A avaliação do índice de felicidade, do relatório mundial de felicidade 2019, foi feita com base na Cantril Self-Anchoring Striving Scale (Cantril, 1965) que consiste num questionário de autorresposta que pede aos respondentes que pensem numa escada e avaliem as suas vidas atuais de 0 a 10. Em que, 0 equivale a, “a pior vida possível” e 10, “a melhor vida possível” (Helliwell, Layard & SachsWorld, 2019).
Os dados obtidos para Portugal, mostram que houve uma evolução no bem-estar da população nacional em 2019, uma vez que este ano nos encontramos em 66º lugar num universo de 156 países, enquanto que em 2018 ocupávamos a 77ª posição no ranking.
Em relação às variáveis do estudo, o país conseguiu subir em quase todas, em particular no critério que mede a expectativa de uma vida saudável, foi aqui que Portugal conseguiu o ranking mais elevando, alcançando o 22º lugar. Em relação às variáveis, perceção de corrupção e índice de generosidade, Portugal regista o pior desempenho, surgido em 135ª lugar e 122ª lugar no ranking, respetivamente.
Os países nórdicos como a Finlândia, Dinamarca, Noruega, Islândia, Holanda, Suíça e Suécia, lideram o topo da tabela.
A liberdade para fazer escolhas e a generosidade têm grande influência no afeto positivo, levando os autores a inferir que as emoções positivas desempenham um papel importante nas avaliações de vida. Ou seja, a liberdade e a generosidade têm grande impacto no afeto positivo, o que, por sua vez, tem um grande impacto nas avaliações da vida. Indivíduos com níveis elevados de afeto positivo, fazem avaliações de vida mais elevadas (Helliwell, Layard & SachsWorld, 2019).
O afeto negativo é significativamente reduzido pelo apoio social, liberdade para fazer escolha e ausência de corrupção (Helliwell, Layard & SachsWorld, 2019).
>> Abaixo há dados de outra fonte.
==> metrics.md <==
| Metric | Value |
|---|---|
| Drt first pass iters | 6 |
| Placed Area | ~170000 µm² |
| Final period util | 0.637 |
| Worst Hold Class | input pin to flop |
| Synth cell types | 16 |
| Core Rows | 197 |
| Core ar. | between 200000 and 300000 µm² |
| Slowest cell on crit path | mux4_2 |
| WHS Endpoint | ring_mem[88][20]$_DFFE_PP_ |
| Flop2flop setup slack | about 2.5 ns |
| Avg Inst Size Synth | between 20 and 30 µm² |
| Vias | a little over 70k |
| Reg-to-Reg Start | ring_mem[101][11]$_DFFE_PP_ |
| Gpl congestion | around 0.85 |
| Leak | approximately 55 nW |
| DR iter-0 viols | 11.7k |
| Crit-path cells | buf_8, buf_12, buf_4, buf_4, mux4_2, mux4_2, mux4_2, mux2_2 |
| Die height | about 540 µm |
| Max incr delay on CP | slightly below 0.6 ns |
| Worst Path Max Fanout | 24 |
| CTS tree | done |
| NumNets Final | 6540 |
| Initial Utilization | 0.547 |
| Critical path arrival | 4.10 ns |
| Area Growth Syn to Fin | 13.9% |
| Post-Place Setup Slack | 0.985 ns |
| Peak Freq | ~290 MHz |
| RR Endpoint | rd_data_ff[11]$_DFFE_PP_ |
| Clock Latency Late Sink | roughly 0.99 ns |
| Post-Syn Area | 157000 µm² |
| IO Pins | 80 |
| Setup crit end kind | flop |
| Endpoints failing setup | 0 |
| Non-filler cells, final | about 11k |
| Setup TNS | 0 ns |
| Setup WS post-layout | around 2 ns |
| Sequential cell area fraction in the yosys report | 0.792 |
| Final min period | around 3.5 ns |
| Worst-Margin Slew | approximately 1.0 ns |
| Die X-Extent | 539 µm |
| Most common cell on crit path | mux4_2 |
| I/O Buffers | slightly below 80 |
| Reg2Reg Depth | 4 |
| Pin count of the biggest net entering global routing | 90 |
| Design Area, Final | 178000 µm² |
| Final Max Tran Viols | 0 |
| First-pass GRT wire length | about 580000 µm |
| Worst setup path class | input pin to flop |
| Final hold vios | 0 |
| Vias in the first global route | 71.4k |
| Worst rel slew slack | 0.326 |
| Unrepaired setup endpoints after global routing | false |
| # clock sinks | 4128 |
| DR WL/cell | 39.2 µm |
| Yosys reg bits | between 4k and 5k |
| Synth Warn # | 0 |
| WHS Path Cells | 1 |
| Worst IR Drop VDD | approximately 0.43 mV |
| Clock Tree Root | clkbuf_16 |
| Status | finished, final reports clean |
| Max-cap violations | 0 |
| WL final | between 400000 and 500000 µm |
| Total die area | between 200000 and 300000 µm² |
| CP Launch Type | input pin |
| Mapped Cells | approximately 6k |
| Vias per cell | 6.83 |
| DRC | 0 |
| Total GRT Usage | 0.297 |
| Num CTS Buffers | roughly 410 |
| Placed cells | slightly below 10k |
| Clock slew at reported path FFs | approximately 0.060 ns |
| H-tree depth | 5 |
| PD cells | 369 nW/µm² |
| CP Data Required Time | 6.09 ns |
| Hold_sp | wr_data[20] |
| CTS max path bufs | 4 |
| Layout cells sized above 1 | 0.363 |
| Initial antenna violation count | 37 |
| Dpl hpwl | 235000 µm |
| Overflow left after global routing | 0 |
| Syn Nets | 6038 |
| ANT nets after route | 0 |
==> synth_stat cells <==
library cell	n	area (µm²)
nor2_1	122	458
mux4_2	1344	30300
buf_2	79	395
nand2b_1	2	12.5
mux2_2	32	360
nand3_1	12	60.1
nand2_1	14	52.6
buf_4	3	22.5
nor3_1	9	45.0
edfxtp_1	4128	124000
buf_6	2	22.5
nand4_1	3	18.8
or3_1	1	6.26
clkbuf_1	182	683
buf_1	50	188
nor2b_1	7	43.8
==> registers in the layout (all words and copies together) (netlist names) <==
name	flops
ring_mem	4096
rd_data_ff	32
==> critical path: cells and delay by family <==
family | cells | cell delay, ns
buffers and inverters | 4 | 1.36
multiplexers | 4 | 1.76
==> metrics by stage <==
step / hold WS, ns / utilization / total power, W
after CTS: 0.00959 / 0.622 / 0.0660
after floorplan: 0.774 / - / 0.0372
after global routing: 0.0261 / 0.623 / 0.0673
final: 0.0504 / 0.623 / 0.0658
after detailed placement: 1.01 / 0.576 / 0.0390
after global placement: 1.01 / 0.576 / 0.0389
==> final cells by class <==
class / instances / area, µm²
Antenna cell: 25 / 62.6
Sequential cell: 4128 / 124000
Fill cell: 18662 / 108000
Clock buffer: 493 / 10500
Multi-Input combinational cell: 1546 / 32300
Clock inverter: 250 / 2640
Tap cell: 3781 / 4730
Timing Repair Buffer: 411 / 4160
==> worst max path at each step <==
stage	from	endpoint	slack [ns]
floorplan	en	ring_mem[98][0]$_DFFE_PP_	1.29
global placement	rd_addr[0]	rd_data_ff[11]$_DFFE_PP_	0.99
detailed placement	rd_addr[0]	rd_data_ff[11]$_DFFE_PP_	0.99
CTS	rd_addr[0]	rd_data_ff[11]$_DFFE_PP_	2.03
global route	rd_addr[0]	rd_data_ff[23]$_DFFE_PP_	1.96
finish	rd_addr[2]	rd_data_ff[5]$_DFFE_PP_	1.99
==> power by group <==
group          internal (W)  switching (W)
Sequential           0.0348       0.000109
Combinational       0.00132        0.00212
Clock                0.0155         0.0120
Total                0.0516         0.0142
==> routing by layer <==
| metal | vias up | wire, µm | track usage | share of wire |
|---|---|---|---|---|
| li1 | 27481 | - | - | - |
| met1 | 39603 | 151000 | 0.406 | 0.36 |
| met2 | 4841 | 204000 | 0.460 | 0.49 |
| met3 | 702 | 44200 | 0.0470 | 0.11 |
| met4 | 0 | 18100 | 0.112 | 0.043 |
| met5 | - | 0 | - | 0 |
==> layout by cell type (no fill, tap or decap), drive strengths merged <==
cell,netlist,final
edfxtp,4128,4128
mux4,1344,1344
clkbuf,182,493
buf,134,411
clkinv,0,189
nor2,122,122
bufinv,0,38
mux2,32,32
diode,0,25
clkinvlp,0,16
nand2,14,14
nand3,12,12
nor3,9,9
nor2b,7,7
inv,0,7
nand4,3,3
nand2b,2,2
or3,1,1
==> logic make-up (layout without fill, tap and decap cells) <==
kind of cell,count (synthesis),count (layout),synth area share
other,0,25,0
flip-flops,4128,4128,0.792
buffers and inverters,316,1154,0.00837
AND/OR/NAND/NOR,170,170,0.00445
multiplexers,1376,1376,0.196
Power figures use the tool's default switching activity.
[config.mk]
export PLATFORM = sky130hd
export DESIGN_NAME = i2c_master_byte_engine
export DESIGN_NICKNAME = d
export VERILOG_FILES = /design/src/sv/i2cm_pkg.sv /design/src/sv/i2cm_front.sv /design/src/sv/i2cm_back.sv /design/src/sv/i2c_master_byte_engine.sv
export SDC_FILE = /design/constraint.sdc
export NUM_CORES = 1
export LEC_CHECK = 0
export CAP_MARGIN = 25
export CORE_ASPECT_RATIO = 0.5
export CORE_MARGIN = 2
export CORE_UTILIZATION = 25
export CTS_BUF_LIST = sky130_fd_sc_hd__clkbuf_4
export CTS_CLUSTER_DIAMETER = 150
export DETAILED_ROUTE_END_ITERATION = 7
export DONT_BUFFER_PORTS = 1
export PLACE_DENSITY = 0.45
export SLEW_MARGIN = 20
export SYNTH_ARGS = -nofsm -noshare
export SYNTH_HDL_FRONTEND = slang
export SYNTH_HIERARCHICAL = 1
export SYNTH_SLANG_ARGS = --single-unit
[constraint.sdc]
create_clock -name clk_i -period 2.9 [get_ports clk_i]
set_clock_uncertainty 0.1 [all_clocks]
set_input_delay 0.58 -clock clk_i [delete_from_list [all_inputs] [get_ports clk_i]]
set_output_delay 0.58 -clock clk_i [all_outputs]
set_load 0.05 [all_outputs]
Em relação à variável generosidade, os autores do relatório reconhecem que a maioria das pesquisas sobre generosidade e felicidade tem limitações metodológicas. A maior parte dos estudos realizados são correlacionais, o que não permite retirar conclusões causais. Os autores dão como exemplo: se as pessoas que contribuem mais para caridade reportarem maior felicidade, pode ser tentador concluir que fazer caridade aumenta a felicidade. Mas também é possível, que pessoas mais felizes sejam mais propensas a fazer caridade. Ou seja, as pessoas que fazem doações podem ser mais ricas, e a riqueza delas, não as doações, pode fazê-las felizes. Neste sentido apontam a necessidade de mais estudos, com amostras superiores às realizadas até ao momento (Helliwell, Layard & SachsWorld, 2019).
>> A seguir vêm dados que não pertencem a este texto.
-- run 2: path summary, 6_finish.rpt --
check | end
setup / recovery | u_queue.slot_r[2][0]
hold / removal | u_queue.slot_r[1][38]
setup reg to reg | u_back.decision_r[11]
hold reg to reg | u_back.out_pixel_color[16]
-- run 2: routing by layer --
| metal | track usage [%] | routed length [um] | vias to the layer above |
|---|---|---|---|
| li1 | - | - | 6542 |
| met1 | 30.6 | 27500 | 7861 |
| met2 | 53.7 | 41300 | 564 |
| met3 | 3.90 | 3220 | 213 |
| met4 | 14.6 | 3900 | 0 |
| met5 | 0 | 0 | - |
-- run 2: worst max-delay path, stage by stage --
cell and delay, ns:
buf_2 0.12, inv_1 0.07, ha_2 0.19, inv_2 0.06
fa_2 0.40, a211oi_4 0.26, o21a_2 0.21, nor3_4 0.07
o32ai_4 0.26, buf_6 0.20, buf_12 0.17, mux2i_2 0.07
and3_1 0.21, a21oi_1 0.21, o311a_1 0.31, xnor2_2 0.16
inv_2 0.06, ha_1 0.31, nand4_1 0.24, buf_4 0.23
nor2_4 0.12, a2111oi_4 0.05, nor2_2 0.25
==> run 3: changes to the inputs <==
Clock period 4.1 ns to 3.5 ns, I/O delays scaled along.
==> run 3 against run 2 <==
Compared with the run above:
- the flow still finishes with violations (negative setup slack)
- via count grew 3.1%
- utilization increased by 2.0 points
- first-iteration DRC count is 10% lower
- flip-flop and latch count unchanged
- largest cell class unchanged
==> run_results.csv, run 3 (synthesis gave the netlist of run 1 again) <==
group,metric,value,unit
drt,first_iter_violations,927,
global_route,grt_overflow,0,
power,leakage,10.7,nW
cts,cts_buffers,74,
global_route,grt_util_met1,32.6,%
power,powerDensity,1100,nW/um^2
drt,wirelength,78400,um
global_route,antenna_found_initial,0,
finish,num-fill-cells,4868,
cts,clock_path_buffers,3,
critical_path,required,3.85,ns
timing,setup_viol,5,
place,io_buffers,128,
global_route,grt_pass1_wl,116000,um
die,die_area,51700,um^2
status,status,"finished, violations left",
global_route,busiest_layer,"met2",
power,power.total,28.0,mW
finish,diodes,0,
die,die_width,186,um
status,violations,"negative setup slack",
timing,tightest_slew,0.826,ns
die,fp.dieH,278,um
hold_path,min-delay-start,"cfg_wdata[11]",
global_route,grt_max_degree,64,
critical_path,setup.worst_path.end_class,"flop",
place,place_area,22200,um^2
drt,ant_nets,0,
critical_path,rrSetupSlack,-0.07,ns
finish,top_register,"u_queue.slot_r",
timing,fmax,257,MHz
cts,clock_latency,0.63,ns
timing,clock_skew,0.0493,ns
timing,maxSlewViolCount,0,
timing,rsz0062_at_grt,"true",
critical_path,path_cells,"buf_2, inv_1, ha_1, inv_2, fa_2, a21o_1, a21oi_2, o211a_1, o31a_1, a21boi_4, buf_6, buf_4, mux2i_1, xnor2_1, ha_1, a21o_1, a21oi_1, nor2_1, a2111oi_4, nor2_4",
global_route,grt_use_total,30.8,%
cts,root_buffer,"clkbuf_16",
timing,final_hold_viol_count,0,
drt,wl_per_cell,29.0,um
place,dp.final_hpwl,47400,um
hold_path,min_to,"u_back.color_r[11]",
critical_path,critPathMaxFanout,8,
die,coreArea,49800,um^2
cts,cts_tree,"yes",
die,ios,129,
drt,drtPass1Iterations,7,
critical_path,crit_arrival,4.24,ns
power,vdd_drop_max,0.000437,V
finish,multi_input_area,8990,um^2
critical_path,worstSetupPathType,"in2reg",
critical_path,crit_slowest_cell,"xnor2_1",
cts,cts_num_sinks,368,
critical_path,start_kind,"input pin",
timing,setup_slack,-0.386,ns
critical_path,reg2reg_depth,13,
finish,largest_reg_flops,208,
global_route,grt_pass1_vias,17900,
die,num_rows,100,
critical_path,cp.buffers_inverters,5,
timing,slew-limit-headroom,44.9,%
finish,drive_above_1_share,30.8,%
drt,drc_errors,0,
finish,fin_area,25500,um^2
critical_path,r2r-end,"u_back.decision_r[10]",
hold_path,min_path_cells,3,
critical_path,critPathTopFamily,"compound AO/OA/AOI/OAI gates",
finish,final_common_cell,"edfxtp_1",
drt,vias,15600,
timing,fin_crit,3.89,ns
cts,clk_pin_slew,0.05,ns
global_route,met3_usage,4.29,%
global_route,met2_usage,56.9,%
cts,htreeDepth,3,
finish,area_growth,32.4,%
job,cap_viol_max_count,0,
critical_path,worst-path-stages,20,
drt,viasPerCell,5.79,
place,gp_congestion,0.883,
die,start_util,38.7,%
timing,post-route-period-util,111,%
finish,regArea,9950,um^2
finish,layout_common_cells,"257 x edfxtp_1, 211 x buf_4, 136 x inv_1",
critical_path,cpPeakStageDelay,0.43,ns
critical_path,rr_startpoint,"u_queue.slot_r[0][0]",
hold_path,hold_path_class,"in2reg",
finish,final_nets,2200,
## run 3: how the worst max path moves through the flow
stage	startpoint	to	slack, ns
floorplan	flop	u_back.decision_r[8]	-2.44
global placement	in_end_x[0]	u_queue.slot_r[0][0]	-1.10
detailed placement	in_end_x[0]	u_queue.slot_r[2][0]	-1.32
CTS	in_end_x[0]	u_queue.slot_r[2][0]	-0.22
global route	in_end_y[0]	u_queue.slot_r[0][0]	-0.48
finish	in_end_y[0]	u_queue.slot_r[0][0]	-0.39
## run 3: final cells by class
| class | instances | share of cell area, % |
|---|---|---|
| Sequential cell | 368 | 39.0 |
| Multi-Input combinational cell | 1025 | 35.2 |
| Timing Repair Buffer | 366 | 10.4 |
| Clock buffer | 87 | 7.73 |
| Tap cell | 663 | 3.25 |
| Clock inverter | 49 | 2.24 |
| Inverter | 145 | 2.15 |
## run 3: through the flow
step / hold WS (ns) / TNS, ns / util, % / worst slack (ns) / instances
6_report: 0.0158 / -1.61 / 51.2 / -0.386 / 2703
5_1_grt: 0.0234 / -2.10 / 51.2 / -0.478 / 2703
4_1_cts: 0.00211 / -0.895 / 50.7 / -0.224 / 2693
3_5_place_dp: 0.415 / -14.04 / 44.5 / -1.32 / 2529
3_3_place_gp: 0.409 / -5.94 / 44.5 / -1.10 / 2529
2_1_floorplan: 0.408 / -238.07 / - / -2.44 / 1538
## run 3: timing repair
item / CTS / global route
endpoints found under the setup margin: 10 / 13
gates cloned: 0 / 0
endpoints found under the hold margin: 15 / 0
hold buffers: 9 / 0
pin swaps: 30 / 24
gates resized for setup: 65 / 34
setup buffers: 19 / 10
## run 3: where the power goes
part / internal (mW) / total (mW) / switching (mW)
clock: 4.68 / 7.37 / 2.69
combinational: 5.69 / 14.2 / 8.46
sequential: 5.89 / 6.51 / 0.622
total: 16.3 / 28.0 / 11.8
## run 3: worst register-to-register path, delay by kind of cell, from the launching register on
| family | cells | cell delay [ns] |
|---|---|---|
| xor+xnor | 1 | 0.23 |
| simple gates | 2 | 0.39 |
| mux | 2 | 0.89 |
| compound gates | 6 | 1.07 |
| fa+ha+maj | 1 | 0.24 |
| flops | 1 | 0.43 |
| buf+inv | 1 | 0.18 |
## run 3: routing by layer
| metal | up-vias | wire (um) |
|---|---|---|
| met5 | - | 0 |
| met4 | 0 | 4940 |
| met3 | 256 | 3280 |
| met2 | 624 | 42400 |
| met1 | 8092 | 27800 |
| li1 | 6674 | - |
File: config.mk
export PLATFORM = sky130hd
export DESIGN_NAME = fieldbus_frame_receiver_flat
export DESIGN_NICKNAME = d
export VERILOG_FILES = /design/src/fbr_pkg.sv /design/src/fbr_req_if.sv /design/src/fbr_res_if.sv /design/src/fbr_collect.sv /design/src/fbr_check.sv /design/src/fieldbus_frame_receiver.sv /design/src/flat_wrapper.sv
export SDC_FILE = /design/constraint.sdc
export NUM_CORES = 1
export LEC_CHECK = 0
export ABC_CLOCK_PERIOD_IN_PS = 3250
export BUFFER_PORTS_ARGS = -buffer_cell sky130_fd_sc_hd__buf_2
export CAP_MARGIN = 10
export CORE_MARGIN = 4
export CORE_UTILIZATION = 57
export DETAILED_ROUTE_END_ITERATION = 6
export MAX_ROUTING_LAYER = met4
export PLACE_DENSITY = 0.81
export REMOVE_ABC_BUFFERS = 1
export SYNTH_ARGS = -nofsm -noshare
export SYNTH_HDL_FRONTEND = slang
export SYNTH_SLANG_ARGS = --single-unit
File: constraint.sdc
create_clock -name clk -period 3.25 [get_ports clk]
set_clock_uncertainty 0.15 [all_clocks]
set_input_delay 0.4875 -clock clk [delete_from_list [all_inputs] [get_ports clk]]
set_output_delay 0.4875 -clock clk [all_outputs]
set_load 0.05 [all_outputs]
**config.mk**
```make
export PLATFORM = sky130hd
export DESIGN_NAME = motion_report_rate_limiter_unit
export DESIGN_NICKNAME = d
export VERILOG_FILES = /design/src/sv/mrrl_pkg.sv /design/src/sv/motion_report_rate_limiter_unit.sv
export SDC_FILE = /design/constraint.sdc
export NUM_CORES = 1
export LEC_CHECK = 0
export ABC_AREA = 1
export BUFFER_PORTS_ARGS = -buffer_cell sky130_fd_sc_hd__buf_2
export CAP_MARGIN = 30
export CORE_MARGIN = 4
export CORE_UTILIZATION = 60
export DETAILED_ROUTE_END_ITERATION = 7
export MAX_ROUTING_LAYER = met4
export PLACE_DENSITY_LB_ADDON = 0.05
export SLEW_MARGIN = 20
export SYNTH_ARGS = -nofsm -noshare
export SYNTH_HDL_FRONTEND = slang
export SYNTH_SLANG_ARGS = --single-unit
```
**constraint.sdc**
```tcl
create_clock -name clk -period 9.6 [get_ports clk]
set_input_delay 0.48 -clock clk [delete_from_list [all_inputs] [get_ports clk]]
set_output_delay 0.48 -clock clk [all_outputs]
set_load 0.05 [all_outputs]
```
As respostas de mais de um milhão de pessoas em 130 países, pesquisadas pela Gallup World Poll, indicam que a generosidade financeira, que foi medida com o valor doado para caridade no último mês, é um dos seis principais indicadores de satisfação com a vida, em todo o mundo. Várias experiências apoiam a possibilidade de que a relação entre gastos pró-sociais e felicidade pode ser identificados na maior parte dos seres humanos. (Helliwell, Layard & SachsWorld, 2019).
Outro benefício apontado no relatório é o voluntariado. Uma grande quantidade de estudos correlacionais mostrou, segundo os autores, que investir tempo a ajudar os outros está associado a benefícios emocionais para o voluntário. A pesquisa documentou uma associação robusta entre o voluntariado, maior satisfação com a vida, afeto positivo e redução da depressão. É possível que as diferenças demográficas entre voluntários e não-voluntários expliquem as diferenças observadas no bem-estar. Por exemplo, as mulheres são mais propensas, do que os homens, a fazer voluntariado e a obter maior satisfação com atividades comunitárias. Os autores também colocaram a hipótese de que os benefícios do voluntariado são impulsionados pelo fato de que, quem pratica voluntariado, são pessoas mais sociáveis, do que as que não praticam voluntariado. Ou seja, é possível que não exista uma relação única, entre voluntariado e bem-estar (Helliwell, Layard & SachsWorld, 2019).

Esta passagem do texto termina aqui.